Collected data:
((
`config.mk`:
```
export PLATFORM = sky130hd
export DESIGN_NAME = buf_tag_ctrl
export DESIGN_NICKNAME = d
export VERILOG_FILES = /design/src/rtl/buf_tag_ctrl.sv
export SDC_FILE = /design/constraint.sdc
export NUM_CORES = 1
export LEC_CHECK = 0
export ABC_AREA = 1
export CAP_MARGIN = 0
export CORE_ASPECT_RATIO = 0.5
export CORE_MARGIN = 2
export CORE_UTILIZATION = 25
export CTS_CLUSTER_SIZE = 12
export DETAILED_ROUTE_END_ITERATION = 10
export SYNTH_ARGS = -nofsm -noshare
export SYNTH_HDL_FRONTEND = slang
export SYNTH_SLANG_ARGS = --single-unit
export TNS_END_PERCENT = 10
```
`constraint.sdc`:
```
create_clock -name clk -period 2.13 [get_ports clk]
set_input_delay 0.213 -clock clk [delete_from_list [all_inputs] [get_ports clk]]
set_output_delay 0.213 -clock clk [all_outputs]
set_load 0.01 [all_outputs]
```
`src/rtl/buf_tag_ctrl.sv`:
```
// rtl/buf_tag_ctrl.sv - tag lookup and allocation controller for a 4-entry buffer pool
//
// Purpose: checks each access tag against four stored tags. A hit returns the
// buffer number. A miss allocates a buffer, choosing a free entry first and
// otherwise the LRU victim supplied by the finder. It then runs a fill handshake
// with the memory side and returns the buffer number.
//
// Ports:
//   clk, rst_n          clock, asynchronous active-low reset
//   acc_valid/acc_tag   access request in; acc_ready is high while IDLE
//   flush               invalidates all entries (IDLE only)
//   resp_valid/buf/hit  registered one-cycle response
//   lru_new_req         new-buffer request to the LRU finder (ALLOC only)
//   lru_ref_num         most recently used buffer, referenced by the finder
//   lru_replc           victim from the finder, valid the cycle after lru_new_req
//   fill_req/buf/tag    fill request to memory side, held until fill_ack
//   fill_evict/old_tag  victim held a valid tag, and that tag
//   fill_ack            fill complete pulse

module buf_tag_ctrl #(
   parameter int TAG_W = 8
) (
   input  logic             clk,
   input  logic             rst_n,
   input  logic             acc_valid,
   input  logic [TAG_W-1:0] acc_tag,
   output logic             acc_ready,
   input  logic             flush,
   output logic             resp_valid,
   output logic [1:0]       resp_buf,
   output logic             resp_hit,
   output logic             lru_new_req,
   output logic [1:0]       lru_ref_num,
   input  logic [1:0]       lru_replc,
   output logic             fill_req,
   output logic [1:0]       fill_buf,
   output logic [TAG_W-1:0] fill_tag,
   output logic             fill_evict,
   output logic [TAG_W-1:0] fill_old_tag,
   input  logic             fill_ack
);

   typedef enum logic [2:0] {IDLE, LOOKUP, ALLOC, REPLC, FILL} state_t;

   state_t           state_q, state_d;
   logic [TAG_W-1:0] tag_q [4];
   logic [TAG_W-1:0] tag_d [4];
   logic [3:0]       valid_q, valid_d;
   logic [1:0]       mru_q, mru_d;
   logic [TAG_W-1:0] req_tag_q, req_tag_d;
   logic             resp_valid_q, resp_valid_d;
   logic [1:0]       resp_buf_q, resp_buf_d;
   logic             resp_hit_q, resp_hit_d;
   logic [1:0]       fill_buf_q, fill_buf_d;
   logic             fill_evict_q, fill_evict_d;
   logic [TAG_W-1:0] fill_old_tag_q, fill_old_tag_d;

   logic             hit;
   logic [1:0]       hit_idx;
   logic             free_any;
   logic [1:0]       free_idx;

   // Tags are unique among valid entries, so at most one match exists.
   // The free search runs downward so that the lowest free index wins.
   always_comb begin
      hit      = 1'b0;
      hit_idx  = 2'd0;
      free_any = 1'b0;
      free_idx = 2'd0;
      for (int i = 3; i >= 0; i--) begin
         if (valid_q[i] && (tag_q[i] == req_tag_q)) begin
            hit     = 1'b1;
            hit_idx = 2'(i);
         end
         if (!valid_q[i]) begin
            free_any = 1'b1;
            free_idx = 2'(i);
         end
      end
   end

   always_ff @(posedge clk or negedge rst_n) begin
      if (!rst_n) state_q <= IDLE;
      else        state_q <= state_d;
   end

   always_comb begin
      state_d = state_q;
      case (state_q)
         IDLE:    if (!flush && acc_valid) state_d = LOOKUP;
         LOOKUP:  state_d = hit ? IDLE : (free_any ? FILL : ALLOC);
         ALLOC:   state_d = REPLC;
         REPLC:   state_d = FILL;
         FILL:    if (fill_ack) state_d = IDLE;
         default: state_d = IDLE;
      endcase
   end

   always_comb begin
      tag_d          = tag_q;
      valid_d        = valid_q;
      mru_d          = mru_q;
      req_tag_d      = req_tag_q;
      resp_valid_d   = 1'b0;
      resp_buf_d     = resp_buf_q;
      resp_hit_d     = resp_hit_q;
      fill_buf_d     = fill_buf_q;
      fill_evict_d   = fill_evict_q;
      fill_old_tag_d = fill_old_tag_q;
      case (state_q)
         IDLE: begin
            if (flush)          valid_d   = 4'b0000;
            else if (acc_valid) req_tag_d = acc_tag;
         end
         LOOKUP: begin
            if (hit) begin
               mru_d        = hit_idx;
               resp_valid_d = 1'b1;
               resp_hit_d   = 1'b1;
               resp_buf_d   = hit_idx;
            end else if (free_any) begin
               mru_d        = free_idx;
               fill_buf_d   = free_idx;
               fill_evict_d = 1'b0;
            end
         end
         REPLC: begin
            mru_d          = lru_replc;
            fill_buf_d     = lru_replc;
            fill_old_tag_d = tag_q[lru_replc];
            fill_evict_d   = 1'b1;
         end
         FILL: begin
            if (fill_ack) begin
               tag_d[fill_buf_q]   = req_tag_q;
               valid_d[fill_buf_q] = 1'b1;
               resp_valid_d        = 1'b1;
               resp_hit_d          = 1'b0;
               resp_buf_d          = fill_buf_q;
            end
         end
         default: ;
      endcase
   end

   always_ff @(posedge clk or negedge rst_n) begin
      if (!rst_n) begin
         for (int i = 0; i < 4; i++) tag_q[i] <= '0;
         valid_q        <= 4'b0000;
         mru_q          <= 2'b11;
         req_tag_q      <= '0;
         resp_valid_q   <= 1'b0;
         resp_buf_q     <= 2'd0;
         resp_hit_q     <= 1'b0;
         fill_buf_q     <= 2'd0;
         fill_evict_q   <= 1'b0;
         fill_old_tag_q <= '0;
      end else begin
         tag_q          <= tag_d;
         valid_q        <= valid_d;
         mru_q          <= mru_d;
         req_tag_q      <= req_tag_d;
         resp_valid_q   <= resp_valid_d;
         resp_buf_q     <= resp_buf_d;
         resp_hit_q     <= resp_hit_d;
         fill_buf_q     <= fill_buf_d;
         fill_evict_q   <= fill_evict_d;
         fill_old_tag_q <= fill_old_tag_d;
      end
   end

   // The finder references lru_ref_num on every edge without lru_new_req.
   // In REPLC the new victim therefore has to be presented directly, because
   // mru_q only picks it up at the end of that cycle.
   assign lru_ref_num  = (state_q == REPLC) ? lru_replc : mru_q;
   assign lru_new_req  = (state_q == ALLOC);
   assign acc_ready    = (state_q == IDLE);
   assign fill_req     = (state_q == FILL);
   assign fill_tag     = req_tag_q;
   assign fill_buf     = fill_buf_q;
   assign fill_evict   = fill_evict_q;
   assign fill_old_tag = fill_old_tag_q;
   assign resp_valid   = resp_valid_q;
   assign resp_buf     = resp_buf_q;
   assign resp_hit     = resp_hit_q;

endmodule

```
# Yosys cells after proc, flatten, opt, wreduce, memory -nomap -nowiden
# Cells that the tools add are included.
word_totals:
  register_bits: 64
  latch_bits: 0
  mem_bits_rw: 0
  rom_bits: 0
  input_bits: 15
  output_inout_bits: 28
  word_cells: 107
  mem_count: 0
op_classes:
  n_addsub: 0
  mul: 0
  div: 0
  order_cmp: 5
  n_eq_ne: 15
  shift: 0
  mux: 50
  bitwise: 4
  n_reduce_logical: 19
ops:
  columns: ["cell", "count"]
  rows:
  - ["bitwise mux 32 bit", 1]
  - ["equality test 8 bit", 4]
  - ["two-way mux 2 bit", 14]
  - ["two-way mux 8 bit", 3]
  - ["binary-select mux 8 bit (select 2 bit)", 1]
  - ["demux 8 bit (select 2 bit)", 1]
  - ["two-way mux 1 bit", 15]
  - ["case mux 3 bit (5 select lines)", 1]
  - ["two-way mux 3 bit", 4]
  - ["case mux 2 bit (2 select lines)", 3]
  - ["AND reduction 3 bit", 4]
  - ["two-way mux 4 bit", 2]
  - ["case mux 4 bit (2 select lines)", 1]
  - ["logical AND 1 bit", 7]
  - ["equality test 3 x 2 -> 1 bit, second input constant", 2]
  - [">= comparator 3 bit, second input constant", 2]
  - ["!= test 2 x 1 -> 1 bit, second input constant", 3]
  - ["!= test 2 bit, second input constant", 3]
  - ["inverter 2 -> 3 bit", 2]
  - ["case mux 1 bit (2 select lines)", 3]
  - ["AND reduction 2 bit", 3]
  - ["nonzero test 2 bit", 3]
  - ["bitwise OR 4 bit", 1]
  - ["equality test 3 x 1 -> 1 bit, second input constant", 1]
  - ["other kinds (9)", 9]

# Depth between registers and ports, before layout
logic_depth:
  ltp_word: 8
  depth_mapped: 14
  ltp_nobuf: 14

# Worst setup path after synthesis
# Ideal clock, no wire load.
synth_timing:
  path_kind: "register to register"
  start: "reg req_tag_q[6], in the netlist fill_tag[6]"
  end: "reg resp_buf_q[0], in the netlist resp_buf[0]"
  setup_ns: 0.116
  arrival_time_ns: 1.391
  t_required_ns: 2.014
  path_slack_ns: 0.622
  path_stages_with_launch: 15
  path_buffers: 0
  synth_period_minus_slack_ns: 1.508
  cell_sequence: "dfrtp_1 -> inv_2 -> nand2_1 -> nand2_1 -> nand2_1 -> nor2_1 -> nand2_1 -> nor2_2 -> nor2_4 -> nand2_2 -> nand2_2 -> nand2_4 -> inv_2 -> nand2_1 -> nand2_1"
synth_between:
  elab_chain_len: 8
  elab_cells_between_ends: 20
  cone_classes: "eq/ne (5); mux (10); reduce/logical (5)"
synth_lines:
  columns: ["element", "line_no", "text"]
  rows:
  - ["start: declaration", "50", "logic [TAG_W-1:0] req_tag_q, req_tag_d;"]
  - ["start signal: assignment", "162", "req_tag_q <= req_tag_d;"]
  - ["equality test 8 bit", "71", "if (valid_q[i] && (tag_q[i] == req_tag_q)) begin"]
  - ["logical AND 1 bit", "71", null]
  - ["two-way mux 2 bit / two-way mux 1 bit (equally long branches) (4 in series)", "71", null]
  - ["two-way mux 2 bit / != test 2 bit (equally long branches)", null, null]
  - ["case mux 2 bit (2 select lines) / AND reduction 3 bit (equally long branches)", null, null]
  - ["end signal: assignment", "164", "resp_buf_q <= resp_buf_d;"]
  - ["end: declaration", "52", "logic [1:0] resp_buf_q, resp_buf_d;"]
# Parallel ways exist; a longest one is shown, timed or not. The select of a mux whose other input is x is not followed.
# A chain may end at the register's enable or synchronous reset.

# Worst setup path after layout
layout_timing:
  start: "reg state_q[2]"
  end: "out lru_ref_num[1]"
layout_between:
  elab_chain_len: 2
layout_lines:
  columns: ["element", "line_no", "text"]
  rows:
  - ["start: declaration", "45", "state_t state_q, state_d;"]
  - ["start signal: assignment", "84", "else state_q <= state_d;"]
  - ["equality test 3 x 2 -> 1 bit", "175", "assign lru_ref_num = (state_q == REPLC) ? lru_replc : mru_q;"]
  - ["two-way mux 2 bit", "175", null]
  - ["end: declaration", "33", "output logic [1:0] lru_ref_num,"]
# No other way between the ends.

==> summary.md <==
| Metric | Value |
|---|---|
| Status | `finished, final reports clean` |
| Routed length per instance | `13.5 um` |
| Slowest stage delay, CP | `0.47 ns` |
| Hold Vio Cnt, Final | `0` |
| Avg Cell Area, Syn | `7.24 um^2` |
| Yosys top cell area share | `43.4%` |
| Fin Hold WS | `~0.41 ns` |
| Tmin final | `2.02 ns` |
| DRC Markers | `0` |
| Synth top cells by count | `nand2_1 (159), dfrtp_1 (62), nor2_1 (52)` |
| Die area | `0.0153 mm^2` |
| Post-DP HPWL | `7.51 mm` |
| TNS Setup | `0 ns` |
| Synth cell types | `31` |
| Leak Pwr | `2.18 nW` |
| Synth area leader | `dfrtp_1` |
| Post-synth EDFFs | `0` |
| Crit-path max FO | `9` |
| Vert. Die Dim | `88.6 um` |
| GPL Wtd Cong | `0.882` |
| Initial antenna violation count | `0` |
| Min-Delay Path Class | `in -> async` |
| Worst clock skew | `approximately 0.0070 ns` |
| Layout net count | `559` |
| Num ports | `43` |
| Largest cells by area after synthesis | `dfrtp_1 (43%), nand2_1 (17%), nor2_1 (5.5%), o21ai_0 (5.3%), inv_1 (5.1%)` |
| Root Buffer | `clkbuf_16` |
| Startpoint Class | `flip-flop` |
| Syn Std Cell Area | `0.00357 mm^2` |
| Sequential area share after synthesis | `between 40% and 50%` |
| Remaining global-route overflow | `0` |
| Slowest CP cell | `clkdlybuf4s50_1` |
| Max clock buf depth | `2` |
| Cell Chain, Critical Path | `inv_2 > nand2_2 > nor2_4 > inv_2 > buf_4 > nand2_1 > nand2_1 > clkdlybuf4s50_1` |
| Largest net degree at the start of global routing | `42` |
| DP Worst Slack | `0.235 ns` |
| Final worst slack | `roughly 0.11 ns` |
| Yosys warns | `0` |
| Crit path arrival time | `1.81 ns` |
| Initial DRC count | `191` |
| Gr usage total | `14.1%` |
| Final WL | `9.96 mm` |
| Antenna cells | `0` |
| Reg clk slew, reported paths | `0.06 ns` |
| ANT nets after route | `0` |
| Setup crit end kind | `output port` |
| Vias per cell | `roughly 4.4` |
| Vias in the first global route | `3094` |
| Area delta synth->final | `26.7%` |
| Starting Density | `26.0%` |
| RSZ-0062 raised after global routing | `false` |
| Syn nets | `about 510` |
| Clock Latency Late Sink | `0.33 ns` |
| Setup-failing EPs final | `0` |
| Worst Max-Slew Pin Slew | `0.621 ns` |
| Die width | `173 um` |
| Core Region | `0.0137 mm^2` |
| Critical path startpoint | `state_q[2]` |
| Vias | `~3300` |
| Max-slew violations | `0` |
| CTS tree | `done` |
| CTS Sinks | `64` |
| Mapped Cells | `494` |
| Slew margin rel. | `58.5%` |
| FF-to-FF Start | `fill_tag[2]` |
| Layout cell share with drive strength beyond 1 | `11.1%` |
| Critical Path RT | `1.92 ns` |
| Global-route wire length before repair | `between 15 and 20 mm` |
| Fin crit share | `a little over nine tenths` |
| Primary FF master, synth | `dfrtp_1` |
| Final Power | `0.00595 W` |
| Max Cap Violations | `0` |
| Asr flop ratio synth | `100%` |
| Synthesis-stage register bit count | `64` |
| Pwr dens | `1310 mW/mm^2` |
| Total CTS buffers | `9` |
| Drt pass-1 iters | `4` |
| R2R depth | `13` |
| Count leader, synth | `nand2_1` |
| CTS H-tree lvls | `3` |
| I/O Buffers | `42` |
| Row cnt | `30` |
| F_max | `about 500 MHz` |
| Max VDD drop | `434 uV` |
| Kind of critical path | `reg -> out` |
## where the power goes
| group | leakage, nW | switching [W] | internal [W] | total [W] |
|---|---|---|---|---|
| Sequential | 0.770 | 0.000521 | 0.00164 | 0.00216 |
| Combinational | 1.26 | 0.00138 | 0.000864 | 0.00224 |
| Clock | 0.143 | 0.000530 | 0.00102 | 0.00155 |
| Total | 2.18 | 0.00243 | 0.00352 | 0.00595 |
## what timing repair did
action,CTS,global route
endpoints found under the setup margin,2,2
gates resized for setup,4,1
hold endpoints to repair,62,0
pin swaps,1,1
setup buffers,1,0
hold buffers,1,0
## critical path: cells and delay by family, from the launching register on
| family | cells | cell delay (ns) |
|---|---|---|
| buf+inv | 4 | 0.77 |
| flops | 1 | 0.39 |
| simple gates | 4 | 0.32 |
## placed cells by master (no fill, tap or decap), types with 9 or more instances in the layout
master,Yosys,final
nand2_1,159,158
buf_4,1,9
a21oi_1,31,31
clkbuf_16,0,9
clkdlybuf4s50_1,0,40
o21ai_0,38,38
inv_2,10,11
dfrtp_1,62,62
nor2_1,52,51
nand3_1,19,19
o21ai_1,19,19
inv_1,49,48
## worst paths after layout
check                            endpoint  slack, ns
max                        lru_ref_num[1]       0.11
min                           fill_tag[4]       0.41
max reg2reg                   resp_buf[0]       0.29
min reg2reg                   resp_buf[1]       0.47
max in group asynchronous        resp_hit       1.25
min in group clk              fill_tag[6]       0.46
## stage by stage
step | instance area (um^2) | util [%] | std cells
finish | 4530 | 33.0 | 740
global route | 4530 | 33.0 | 740
CTS | 4530 | 33.0 | 740
detailed placement | 4200 | 30.5 | 723
global placement | 4200 | 30.5 | 723
floorplan | 3570 | - | 494
## area by class of cell
class	instances	area, um^2
fillers	1485	9210
multi-input cells	356	1650
flip-flops and latches	64	1600
repair buffers	52	495
well taps	192	240
clock buffers	12	236
inverters	61	235
clock inverters	3	67.6
## sequential cells by signal (all words and copies together) (netlist names)
name	flops
fill_buf	2
fill_evict	1
fill_old_tag	8
fill_tag	8
mru_q	2
resp_buf	2
resp_hit	1
resp_valid	1
state_q	3
tag_q	32
valid_q	4
## logic make-up (layout without fill, tap and decap cells)
group | count (synthesis) | after routing | share of synthesized area [%]
buf+inv | 74 | 128 | 9.21
flops | 64 | 64 | 44.9
simple gates | 253 | 253 | 30.6
xor+xnor | 4 | 4 | 0.980
compound gates | 99 | 99 | 14.4
## metal layers
layer  wire, um  GRT usage [%]  vias up
met3        566           4.30       13
met2       4200           21.2       68
met1       5000           19.0     1535
li1           -              -     1673
met5          0              0        -
met4        197           5.55        0
Power figures use the tool's default switching activity.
))
▸ WORK ITEM: Give the number of lines in the records that hold the word "routing", with no other words.

▸ SOLVED EXERCISE: 3